For example, some aspects may be implemented in hardware, while other aspects may be implemented in firmware or software which may be executed by a controller, microprocessor or other computing device, although the invention is not limited thereto. While various aspects of the application may be illustrated and described as block diagrams, flow charts, or using some other pictorial representation, it is well understood that these blocks, apparatus, systems, techniques or methods described herein may be implemented in, as non-limiting examples, hardware, software, firmware, special purpose circuits or logic, general purpose hardware or controller or other computing devices, or some combination thereof. The embodiments of this application may be implemented by computer software executable by a data processor of the mobile device, such as in the processor entity, or by hardware, or by a combination of software and hardware. Further in this regard it should be noted that any blocks of the logic flow as in the Figures may represent program steps, or interconnected logic circuits, blocks and functions, or a combination of program steps and logic circuits, blocks and functions. The memory may be of any type suitable to the local technical environment and may be implemented using any suitable data storage technology, such as semiconductor-based memory devices, magnetic memory devices and systems, optical memory devices and systems, fixed memory and removable memory. The data processors may be of any type suitable to the local technical environment, and may include one or more of general purpose computers, special purpose computers, microprocessors, digital signal processors (DSPs), application specific integrated circuits (ASIC), gate level circuits and processors based on multi-core processor architecture, as non-limiting examples. Embodiments of the application may be practiced in various components such as integrated circuit modules. The design of integrated circuits is by and large a highly automated process. Complex and powerful software tools are available for
converting a logic level design into a semiconductor circuit design ready to be etched and formed on a semiconductor substrate. Programs can automatically route conductors and locate components on a semiconductor chip using well established rules of design as well as libraries of pre-stored design modules. Once the design for a semiconductor circuit has been completed, the resultant design, in a standardized electronic format (e.g., Opus, GDSII, or the like) may be transmitted to a semiconductor fabrication facility or "fab" for fabrication. As used in this application, the term ‘circuitry’ refers to all of the following: (a) hardware-only circuit implementations (such as implementations in only analog and/or digital circuitry) and (b) to combinations of circuits and software (and/or firmware), such as: (i) to a combination of processor(s) or (ii) to portions of processor(s)/software (including digital signal processor(s)), software, and memory(ies) that work together to cause an apparatus, such as a mobile phone or server, to perform various functions and (c) to circuits, such as a microprocessor(s) or a portion of a microprocessor(s), that require software or firmware for operation, even if the software or firmware is not physically present. This definition of ‘circuitry’ applies to all uses of this term in this application, including any claims. As a further example, as used in this application, the term ‘circuitry’ would also cover an implementation of merely a processor (or multiple processors) or portion of a processor and its (or their) accompanying software and/or firmware. The term ‘circuitry’ would also cover, for example and if applicable to the particular claim element, a baseband integrated circuit or applications processor integrated circuit for a mobile phone or similar integrated circuit in server, a cellular network device, or other network device.
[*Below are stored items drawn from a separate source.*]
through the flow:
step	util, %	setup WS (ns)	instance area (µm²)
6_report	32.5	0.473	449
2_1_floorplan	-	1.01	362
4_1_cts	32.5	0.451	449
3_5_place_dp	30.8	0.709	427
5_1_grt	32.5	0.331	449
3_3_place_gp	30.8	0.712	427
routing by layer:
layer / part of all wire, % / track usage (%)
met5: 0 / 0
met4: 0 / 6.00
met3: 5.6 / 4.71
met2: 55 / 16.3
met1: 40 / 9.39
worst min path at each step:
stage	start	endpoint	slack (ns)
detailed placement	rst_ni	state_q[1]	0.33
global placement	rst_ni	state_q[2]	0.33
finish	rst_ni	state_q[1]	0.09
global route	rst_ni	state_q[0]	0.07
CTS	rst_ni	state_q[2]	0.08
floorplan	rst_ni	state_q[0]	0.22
The foregoing description has provided by way of exemplary and non-limiting examples a full and informative description of the exemplary embodiment of this invention. However, various modifications and adaptations may become apparent to those skilled in the relevant arts in view of the foregoing description, when read in conjunction with the accompanying drawings and the appended claims. However, all such and similar modifications of the teachings of this invention will still fall within the scope of this invention as defined in the appended claims.
Claims
Claims 1. An apparatus for quantising an audio parameter vector for an audio encoder, wherein the audio parameter vector comprises a plurality of audio parameter coefficients, wherein the plurality of audio parameter coefficients constitutes the order of the of the audio parameter vector, wherein the apparatus comprises means configured to: determine a first sub vector comprising a first plurality of audio parameter coefficients of the audio parameter vector, wherein the first plurality is less than the order of the audio parameter vector; quantise the first sub vector with a first quantizer to give a quantised first sub vector; determine a residual vector by subtracting the quantised first sub vector from the audio parameter vector; determine a second sub vector comprising a second plurality of coefficients of the residual vector, wherein the second plurality is a greater number than the first plurality and less than the order of the audio parameter vector; quantise the second sub vector with a second quantizer to give a quantised second sub vector; combine the quantised second sub vector and the quantised first sub vector to give a quantized audio parameter sub vector comprising a second plurality of quantised audio parameter coefficients; and predict at least one audio parameter coefficient for a quantized audio parameter vector using the second plurality of quantised audio parameter coefficients, wherein the at least one audio parameter coefficient is a higher order audio parameter coefficient than an order of the second plurality of quantised audio parameter coefficients.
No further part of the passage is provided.